What needs to be done
Return only the lines running from the top of the entries to the line with "22.5 | 1.70 |", inclusive, exactly as written.

Supplied material

:::::

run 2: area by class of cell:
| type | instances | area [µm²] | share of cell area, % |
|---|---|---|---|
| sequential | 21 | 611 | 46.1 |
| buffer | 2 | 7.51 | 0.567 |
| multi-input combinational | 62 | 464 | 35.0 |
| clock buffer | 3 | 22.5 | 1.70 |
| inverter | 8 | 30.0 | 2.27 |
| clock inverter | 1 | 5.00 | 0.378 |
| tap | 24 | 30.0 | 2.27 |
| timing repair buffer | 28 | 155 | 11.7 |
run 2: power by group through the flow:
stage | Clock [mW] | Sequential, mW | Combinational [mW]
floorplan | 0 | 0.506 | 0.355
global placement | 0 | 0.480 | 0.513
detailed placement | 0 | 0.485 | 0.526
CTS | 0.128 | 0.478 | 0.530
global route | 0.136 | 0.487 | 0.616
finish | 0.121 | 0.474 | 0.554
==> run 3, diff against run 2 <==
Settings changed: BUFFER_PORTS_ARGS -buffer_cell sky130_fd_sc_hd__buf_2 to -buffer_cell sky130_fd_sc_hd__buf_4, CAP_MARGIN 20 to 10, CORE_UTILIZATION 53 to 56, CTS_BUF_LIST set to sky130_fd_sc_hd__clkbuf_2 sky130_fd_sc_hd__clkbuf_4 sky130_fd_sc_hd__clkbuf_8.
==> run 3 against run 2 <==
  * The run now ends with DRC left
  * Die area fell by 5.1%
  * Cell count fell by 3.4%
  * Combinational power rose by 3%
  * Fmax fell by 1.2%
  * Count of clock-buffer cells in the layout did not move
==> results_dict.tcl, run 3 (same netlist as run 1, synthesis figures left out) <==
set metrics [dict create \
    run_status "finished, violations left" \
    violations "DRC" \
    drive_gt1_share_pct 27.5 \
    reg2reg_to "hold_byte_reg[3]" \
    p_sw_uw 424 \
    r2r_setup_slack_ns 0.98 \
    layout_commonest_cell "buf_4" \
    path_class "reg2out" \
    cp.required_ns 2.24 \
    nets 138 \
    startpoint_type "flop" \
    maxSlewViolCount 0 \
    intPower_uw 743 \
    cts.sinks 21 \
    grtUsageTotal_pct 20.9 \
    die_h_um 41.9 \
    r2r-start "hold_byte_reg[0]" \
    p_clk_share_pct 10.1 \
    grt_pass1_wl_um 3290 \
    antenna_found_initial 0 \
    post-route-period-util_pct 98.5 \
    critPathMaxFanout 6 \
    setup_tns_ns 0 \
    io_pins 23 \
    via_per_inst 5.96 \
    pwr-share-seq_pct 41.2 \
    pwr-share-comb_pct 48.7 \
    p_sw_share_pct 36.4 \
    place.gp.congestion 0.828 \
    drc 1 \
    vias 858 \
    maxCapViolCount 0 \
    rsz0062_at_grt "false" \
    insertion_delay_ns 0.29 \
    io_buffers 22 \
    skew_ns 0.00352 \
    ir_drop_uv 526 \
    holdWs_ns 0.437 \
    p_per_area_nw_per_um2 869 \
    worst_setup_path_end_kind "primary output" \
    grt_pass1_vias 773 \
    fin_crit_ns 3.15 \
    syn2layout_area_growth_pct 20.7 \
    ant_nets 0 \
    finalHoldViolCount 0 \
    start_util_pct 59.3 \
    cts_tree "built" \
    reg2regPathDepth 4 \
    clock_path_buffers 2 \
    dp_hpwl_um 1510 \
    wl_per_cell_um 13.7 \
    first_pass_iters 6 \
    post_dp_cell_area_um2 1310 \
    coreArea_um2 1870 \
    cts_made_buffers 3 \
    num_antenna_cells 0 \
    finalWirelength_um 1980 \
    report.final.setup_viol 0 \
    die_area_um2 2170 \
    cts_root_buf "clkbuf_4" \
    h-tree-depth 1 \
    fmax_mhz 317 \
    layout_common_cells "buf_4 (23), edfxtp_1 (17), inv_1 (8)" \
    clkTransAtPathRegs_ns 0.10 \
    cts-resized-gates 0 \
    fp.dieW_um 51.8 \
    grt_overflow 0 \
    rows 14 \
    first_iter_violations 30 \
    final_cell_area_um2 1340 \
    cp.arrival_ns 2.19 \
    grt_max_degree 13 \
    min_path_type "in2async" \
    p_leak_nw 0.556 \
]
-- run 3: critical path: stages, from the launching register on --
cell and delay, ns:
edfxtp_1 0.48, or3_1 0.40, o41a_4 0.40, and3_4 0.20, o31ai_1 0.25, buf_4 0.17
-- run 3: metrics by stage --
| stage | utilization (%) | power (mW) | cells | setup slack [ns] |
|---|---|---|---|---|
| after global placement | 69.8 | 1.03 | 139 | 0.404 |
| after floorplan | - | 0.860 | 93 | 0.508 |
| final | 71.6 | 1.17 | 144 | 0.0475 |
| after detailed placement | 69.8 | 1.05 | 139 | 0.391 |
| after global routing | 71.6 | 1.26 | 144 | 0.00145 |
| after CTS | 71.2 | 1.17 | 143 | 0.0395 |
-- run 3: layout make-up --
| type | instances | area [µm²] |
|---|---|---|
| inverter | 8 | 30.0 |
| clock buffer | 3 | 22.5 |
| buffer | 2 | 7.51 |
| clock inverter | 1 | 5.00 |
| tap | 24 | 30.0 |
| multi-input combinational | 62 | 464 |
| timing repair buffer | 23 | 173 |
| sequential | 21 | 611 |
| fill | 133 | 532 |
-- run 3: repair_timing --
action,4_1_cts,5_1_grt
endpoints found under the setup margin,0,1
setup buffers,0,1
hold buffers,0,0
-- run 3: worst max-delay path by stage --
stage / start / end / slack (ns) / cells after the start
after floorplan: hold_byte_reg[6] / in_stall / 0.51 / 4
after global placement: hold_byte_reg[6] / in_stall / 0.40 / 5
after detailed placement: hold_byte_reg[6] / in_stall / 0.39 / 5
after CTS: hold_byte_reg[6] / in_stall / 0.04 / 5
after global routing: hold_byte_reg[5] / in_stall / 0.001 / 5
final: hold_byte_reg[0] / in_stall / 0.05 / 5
$ cat src/rtl/gmp_pkg.sv
package gmp_pkg;

  // Input item codes
  localparam logic FUNC_TRIANGLE = 1'b0;
  localparam logic FUNC_FLUSH    = 1'b1;

  // Configuration register indexes
  localparam logic [1:0] CFG_MAX_VERTICES      = 2'd0;
  localparam logic [1:0] CFG_MAX_TRIANGLES     = 2'd1;
  localparam logic [1:0] CFG_MESH_VERTEX_COUNT = 2'd2;

  // Configuration reset values
  localparam logic [6:0]  MAX_VERTICES_RST      = 7'd64;
  localparam logic [7:0]  MAX_TRIANGLES_RST     = 8'd124;
  localparam logic [31:0] MESH_VERTEX_COUNT_RST = 32'd0;

  // Depth of the command queue between front and back
  localparam int QUEUE_DEPTH = 4;

  // Result record kinds
  typedef enum logic [1:0] {
    KIND_VERTEX     = 2'd0,
    KIND_TRIANGLE   = 2'd1,
    KIND_DESCRIPTOR = 2'd2
  } kind_t;

  typedef struct packed {
    logic [6:0]  max_vertices;
    logic [7:0]  max_triangles;
    logic [31:0] mesh_vertex_count;
  } cfg_t;

  // One resolved request: optional descriptor, new vertices, optional triangle
  typedef struct packed {
    logic             close;
    logic [31:0]      desc_voff;
    logic [6:0]       desc_vcnt;
    logic [31:0]      desc_toff;
    logic [7:0]       desc_tcnt;
    logic             emit_tri;
    logic [2:0]       vnew;
    logic [2:0][31:0] vidx;
    logic [23:0]      packed_tri;
  } cmd_t;

endpackage

$ cat src/rtl/gmp_cmd_queue.sv
module gmp_cmd_queue (
  input  logic          clk,
  input  logic          rst_n,
  input  logic          push,
  input  gmp_pkg::cmd_t push_cmd,
  output logic          full,
  input  logic          pop,
  output gmp_pkg::cmd_t head_cmd,
  output logic          empty
);
  import gmp_pkg::*;

  localparam int PW = $clog2(QUEUE_DEPTH);
  localparam int NW = $clog2(QUEUE_DEPTH + 1);

  cmd_t          mem_r [QUEUE_DEPTH];
  logic [PW-1:0] wr_ptr_r;
  logic [PW-1:0] rd_ptr_r;
  logic [NW-1:0] cnt_r;
  logic          do_push;
  logic          do_pop;

  assign full     = (cnt_r == NW'(QUEUE_DEPTH));
  assign empty    = (cnt_r == '0);
  assign do_push  = push & ~full;
  assign do_pop   = pop & ~empty;
  assign head_cmd = mem_r[rd_ptr_r];

  // Pointers and occupancy
  always_ff @(posedge clk) begin
    if (!rst_n) begin
      wr_ptr_r <= '0;
      rd_ptr_r <= '0;
      cnt_r    <= '0;
    end else begin
      if (do_push) wr_ptr_r <= wr_ptr_r + PW'(1);
      if (do_pop)  rd_ptr_r <= rd_ptr_r + PW'(1);
      if (do_push && !do_pop) begin
        cnt_r <= cnt_r + NW'(1);
      end else if (do_pop && !do_push) begin
        cnt_r <= cnt_r - NW'(1);
      end
    end
  end

  always_ff @(posedge clk) begin
    if (do_push) mem_r[wr_ptr_r] <= push_cmd;
  end

endmodule

$ cat config.mk
export PLATFORM = sky130hd
export DESIGN_NAME = gmp_cmd_queue
export DESIGN_NICKNAME = d
export VERILOG_FILES = /design/src/rtl/gmp_pkg.sv /design/src/rtl/gmp_cmd_queue.sv
export SDC_FILE = /design/constraint.sdc
export NUM_CORES = 1
export LEC_CHECK = 0
export BUFFER_PORTS_ARGS = -buffer_cell sky130_fd_sc_hd__buf_2
export CAP_MARGIN = 20
export CORE_UTILIZATION = 55
export CTS_CLUSTER_DIAMETER = 200
export CTS_CLUSTER_SIZE = 16
export DETAILED_ROUTE_END_ITERATION = 16
export PLACE_DENSITY_LB_ADDON = 0.1
export SYNTH_ARGS = -nofsm -noshare
export SYNTH_HDL_FRONTEND = slang
export SYNTH_SLANG_ARGS = --single-unit
$ cat constraint.sdc
create_clock -name clk -period 8 [get_ports clk]
set_input_delay 1.6 -clock clk [delete_from_list [all_inputs] [get_ports clk]]
set_output_delay 1.6 -clock clk [all_outputs]
set_load 0.02 [all_outputs]
Yosys cells after proc, flatten, opt, wreduce, memory -nomap -nowiden
Memories as Yosys holds them, arrays and structs flattened. A register that Yosys moved wholly into a read port is not among the register bits.
Index checks and enable logic that the tools add are counted.

storage, ports and cells
  output and inout bits = 206
  register bits = 7
  memories kept = 1
  word-level logic and storage cells = 25
  RAM bits = 816

memories
  memory  depth  width  read ports  clocked after memory_dff  wr ports  line                 source
  mem_r   4      204    1           1                         1         gmp_cmd_queue.sv:16  cmd_t mem_r [QUEUE_DEPTH];

operators by class
  bitwise logic cells = 4
  reductions and logical operators = 6
  mux-type cells = 6
  add/sub/neg operators = 4
  equality and inequality tests = 1

operators with widths
  operator                                                            count
  3-bit two-way mux                                                   2
  2-bit by 1-bit adder with 2-bit output, second input constant       2
  2-bit two-way mux                                                   2
  3-bit by 1-bit adder with 3-bit output, second input constant       1
  3-bit equality test, second input constant                          1
  3-bit zero test                                                     1
  3-bit by 1-bit subtractor with 3-bit output, second input constant  1
  1-bit bitwise AND                                                   2
  1-bit logical AND                                                   2
  1-bit zero test                                                     2
  1-bit two-way mux                                                   2
  1-bit NOT                                                           2
  2-bit nonzero test                                                  1

Longest topological paths before layout
  word-level depth = 7
  depth in mapped cells = 9
  gate-level depth less buffers = 8

Least setup slack after synthesis
OpenSTA, ideal clock, no wires.

  path kind = input port to flip-flop
  from = in push
  to = mem mem_r[0][0] (netlist bit) (enable)
  data required time = 7.410 ns
  data arrival time = 6.633 ns
  library setup time = 0.590 ns
  buffers on the path = 1
  path slack = 0.778 ns
  stages on the path = 3
  cell sequence = nor2b_1 -> clkbuf_1 -> and2_1

between the ends
  word-level cells in the longest chain between the ends = 3

ends and longest elaborated chain
  item                                     line                 source
  start, declared                          gmp_cmd_queue.sv:4   input logic push,
  1-bit bitwise AND                        gmp_cmd_queue.sv:25  assign do_push = push & ~full;
  named net do_push                        gmp_cmd_queue.sv:20  logic do_push;
  1-bit two-way mux                        gmp_cmd_queue.sv:47  if (do_push) mem_r[wr_ptr_r] <= push_cmd;
  1-bit two-way mux (implied by the code)  gmp_cmd_queue.sv:47
  end, declared                            gmp_cmd_queue.sv:16

The timed path passes the listed nets, and every way through them passes these cells.
## config.mk

```make
export PLATFORM = sky130hd
export DESIGN_NAME = gmp_back
export DESIGN_NICKNAME = d
export VERILOG_FILES = /design/src/rtl/gmp_pkg.sv /design/src/rtl/gmp_back.sv
export SDC_FILE = /design/constraint.sdc
export NUM_CORES = 1
export LEC_CHECK = 0
export BUFFER_PORTS_ARGS = -buffer_cell sky130_fd_sc_hd__buf_2
export CORE_AREA = 2 2 136 138
export CTS_BUF_LIST = sky130_fd_sc_hd__clkbuf_16
export DETAILED_ROUTE_END_ITERATION = 12
export DIE_AREA = 0 0 138 140
export SYNTH_ARGS = -nofsm -noshare
export SYNTH_HDL_FRONTEND = slang
export SYNTH_SLANG_ARGS = --single-unit
```

## constraint.sdc

```tcl
create_clock -name clk -period 6.6 [get_ports clk]
set_input_delay 0.33 -clock clk [delete_from_list [all_inputs] [get_ports clk]]
set_output_delay 0.33 -clock clk [all_outputs]
set_load 0.01 [all_outputs]
```

## src/rtl/gmp_pkg.sv

```systemverilog
package gmp_pkg;

  // Input item codes
  localparam logic FUNC_TRIANGLE = 1'b0;
  localparam logic FUNC_FLUSH    = 1'b1;

  // Configuration register indexes
  localparam logic [1:0] CFG_MAX_VERTICES      = 2'd0;
  localparam logic [1:0] CFG_MAX_TRIANGLES     = 2'd1;
  localparam logic [1:0] CFG_MESH_VERTEX_COUNT = 2'd2;

  // Configuration reset values
  localparam logic [6:0]  MAX_VERTICES_RST      = 7'd64;
  localparam logic [7:0]  MAX_TRIANGLES_RST     = 8'd124;
  localparam logic [31:0] MESH_VERTEX_COUNT_RST = 32'd0;

  // Depth of the command queue between front and back
  localparam int QUEUE_DEPTH = 4;

  // Result record kinds
  typedef enum logic [1:0] {
    KIND_VERTEX     = 2'd0,
    KIND_TRIANGLE   = 2'd1,
    KIND_DESCRIPTOR = 2'd2
  } kind_t;

  typedef struct packed {
    logic [6:0]  max_vertices;
    logic [7:0]  max_triangles;
    logic [31:0] mesh_vertex_count;
  } cfg_t;

  // One resolved request: optional descriptor, new vertices, optional triangle
  typedef struct packed {
    logic             close;
    logic [31:0]      desc_voff;
    logic [6:0]       desc_vcnt;
    logic [31:0]      desc_toff;
    logic [7:0]       desc_tcnt;
    logic             emit_tri;
    logic [2:0]       vnew;
    logic [2:0][31:0] vidx;
    logic [23:0]      packed_tri;
  } cmd_t;

endpackage

```

## src/rtl/gmp_back.sv

```systemverilog
module gmp_back (
  input  logic          clk,
  input  logic          rst_n,
  input  gmp_pkg::cmd_t head_cmd,
  input  logic          q_empty,
  output logic          q_pop,
  output logic [1:0]    out_kind,
  output logic [31:0]   out_global_vertex,
  output logic [23:0]   out_packed_triangle,
  output logic [31:0]   out_vertex_offset,
  output logic [6:0]    out_vertex_count,
  output logic [31:0]   out_triangle_offset,
  output logic [7:0]    out_triangle_count,
  output logic          out_last,
  output logic          out_empty,
  input  logic          out_pop
);
  import gmp_pkg::*;

  // Result order within one request: descriptor, up to three new vertices, triangle
  localparam int STEP_DESC = 0;
  localparam int STEP_V0   = 1;
  localparam int STEP_V1   = 2;
  localparam int STEP_V2   = 3;
  localparam int STEP_TRI  = 4;
  localparam int NSTEPS    = 5;

  logic [NSTEPS-1:0] done_r;
  logic [NSTEPS-1:0] want;
  logic [NSTEPS-1:0] pend;
  logic [NSTEPS-1:0] sel;
  logic              sel_last;
  logic              emit;
  logic              out_valid_r;

  kind_t       kind_nxt;
  logic [31:0] gv_nxt;

  always_comb begin
    want[STEP_DESC] = head_cmd.close;
    want[STEP_V0]   = head_cmd.vnew[0];
    want[STEP_V1]   = head_cmd.vnew[1];
    want[STEP_V2]   = head_cmd.vnew[2];
    want[STEP_TRI]  = head_cmd.emit_tri;
    pend            = want & ~done_r;
    sel             = pend & (~pend + NSTEPS'(1));
    sel_last        = ((pend & ~sel) == '0);
  end

  assign out_empty = ~out_valid_r;
  assign emit      = ~q_empty & (~out_valid_r | out_pop);
  assign q_pop     = emit & sel_last;

  // Step tracking for the head request
  always_ff @(posedge clk) begin
    if (!rst_n) begin
      done_r      <= '0;
      out_valid_r <= 1'b0;
    end else begin
      if (emit) begin
        done_r <= sel_last ? '0 : (done_r | sel);
      end
      if (emit) begin
        out_valid_r <= 1'b1;
      end else if (out_pop) begin
        out_valid_r <= 1'b0;
      end
    end
  end

  // Field selection for the chosen step
  always_comb begin
    if (sel[STEP_DESC]) begin
      kind_nxt = KIND_DESCRIPTOR;
    end else if (sel[STEP_TRI]) begin
      kind_nxt = KIND_TRIANGLE;
    end else begin
      kind_nxt = KIND_VERTEX;
    end
    gv_nxt = ({32{sel[STEP_V0]}} & head_cmd.vidx[0]) |
             ({32{sel[STEP_V1]}} & head_cmd.vidx[1]) |
             ({32{sel[STEP_V2]}} & head_cmd.vidx[2]);
  end

  // Output register
  always_ff @(posedge clk) begin
    if (emit) begin
      out_kind            <= kind_nxt;
      out_global_vertex   <= gv_nxt;
      out_packed_triangle <= sel[STEP_TRI] ? head_cmd.packed_tri : 24'd0;
      out_vertex_offset   <= sel[STEP_DESC] ? head_cmd.desc_voff : 32'd0;
      out_vertex_count    <= sel[STEP_DESC] ? head_cmd.desc_vcnt : 7'd0;
      out_triangle_offset <= sel[STEP_DESC] ? head_cmd.desc_toff : 32'd0;
      out_triangle_count  <= sel[STEP_DESC] ? head_cmd.desc_tcnt : 8'd0;
      out_last            <= sel_last;
    end
  end

endmodule

```

After elaboration in Yosys (flattened, before gate mapping):

Cells that the tools add are included.

* register bits after elaboration: 144
* input bits: 208
* word-level logic and storage cells: 34

* add/sub/neg operators: 1
* multiplexer cells: 4
* bitwise gates (word level): 17
* reductions and logical operators: 2

Operators with widths (count)
* 32-bit AND: 3
* 32-bit OR: 2
* 5-bit AND: 3
* 5-bit NOT: 3
* 5-bit by 1-bit adder with 5-bit output, second input constant: 1
* 5-bit zero test: 1
* 5-bit 2-to-1 mux: 1
* 5-bit OR: 1
* 1-bit 2-to-1 mux: 3
* 1-bit AND: 2
* 1-bit NOT: 2
* 2-bit nonzero test: 1
* 1-bit OR: 1

Logic depth before layout (Yosys ltp):

Gate-level depths: netlist (run 1).

* depth after elaboration: 9
* gate-level depth with buffers: 7
* depth with buffers taken out: 5

Worst setup path before layout (run 1):

OpenSTA, ideal clock, no wires.

* kind: reg2out
* from: register out_valid_r
* to: output port q_pop
* arrival: 2.657 ns
* required time: 6.270 ns
* setup slack: 3.613 ns
* stages on the path, launching flop included: 5
* path buffers: 1
* path through: dfxtp_1 nor2b_1 nor2_1 buf_2 and2_1

* cells in the longest elaborated chain, start to end: 4

RTL lines
* from (decl): RTL line gmp_back.sv:34 `logic out_valid_r;`
* from (signal assigned): RTL line gmp_back.sv:58 `out_valid_r <= 1'b0;`
* from (signal assigned): RTL line gmp_back.sv:64 `out_valid_r <= 1'b1;`
* from (signal assigned): RTL line gmp_back.sv:66 `out_valid_r <= 1'b0;`
* 1-bit NOT: RTL line gmp_back.sv:51 `assign emit = ~q_empty & (~out_valid_r | out_pop);`
* 1-bit OR: RTL line gmp_back.sv:51
* 1-bit AND: RTL line gmp_back.sv:51
* net emit: RTL line gmp_back.sv:33 `logic emit;`
* 1-bit AND: RTL line gmp_back.sv:52 `assign q_pop = emit & sel_last;`
* to (decl): RTL line gmp_back.sv:6 `output logic q_pop,`

The timed path passes the listed nets, and every way through them passes these cells.

Worst setup path in the final report (run 1):

* from: register done_r[0]
* to: output port q_pop

* cells in the longest elaborated chain, start to end: 9

RTL lines
* from (decl): RTL line gmp_back.sv:28 `logic [NSTEPS-1:0] done_r;`
* from (signal assigned): RTL line gmp_back.sv:61 `done_r <= sel_last ? '0 : (done_r | sel);`
* 5-bit NOT *: RTL line gmp_back.sv:45 `pend = want & ~done_r;`
* 5-bit AND *: RTL line gmp_back.sv:45
* 5-bit NOT: RTL line gmp_back.sv:46 `sel = pend & (~pend + NSTEPS'(1));`
* 5-bit by 1-bit adder with 5-bit output: RTL line gmp_back.sv:46
* 5-bit AND: RTL line gmp_back.sv:46
* 5-bit NOT: RTL line gmp_back.sv:47 `sel_last = ((pend & ~sel) == '0);`
* 5-bit AND *: RTL line gmp_back.sv:47
* 5-bit zero test *: RTL line gmp_back.sv:47
* net sel_last: RTL line gmp_back.sv:32 `logic sel_last;`
* 1-bit AND *: RTL line gmp_back.sv:52

Mark *: on every way through the listed nets, which the timed path passes. The rest lies on a longest branch.

==> results of run 1 <==
-- where the power goes --
group / leakage, nW / internal, mW / switching (mW)
clock: 0.302 / 0.631 / 0.370
sequential: 1.43 / 1.08 / 0.0157
combinational: 2.12 / 0.120 / 0.148
total: 3.86 / 1.83 / 0.535
-- cell type report --
type	count	area (um^2)	area share (%)
Sequential cell	144	4264	51.32
Timing Repair Buffer	350	1759	21.17
Multi-Input combinational cell	166	1245	14.98
Clock buffer	17	425.4	5.120
Tap cell	229	286.5	3.448
Clock inverter	15	192.7	2.319
Inverter	35	133.9	1.611
Antenna cell	1	2.502	0.03012
-- placed cells by master (no fill, tap or decap), types with 4 or more instances in the layout --
cell | Yosys | routed
buf_2 | 6 | 347
bufinv_16 | 0 | 4
edfxtp_1 | 138 | 138
dfxtp_1 | 6 | 6
a21oi_1 | 4 | 4
a211oi_1 | 4 | 4
and2_1 | 104 | 104
inv_1 | 34 | 35
nand2b_1 | 4 | 4
a222oi_1 | 32 | 32
clkbuf_16 | 0 | 17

:::::

Exercise response
run 2: area by class of cell:
| type | instances | area [µm²] | share of cell area, % |
|---|---|---|---|
| sequential | 21 | 611 | 46.1 |
| buffer | 2 | 7.51 | 0.567 |
| multi-input combinational | 62 | 464 | 35.0 |
| clock buffer | 3 | 22.5 | 1.70 |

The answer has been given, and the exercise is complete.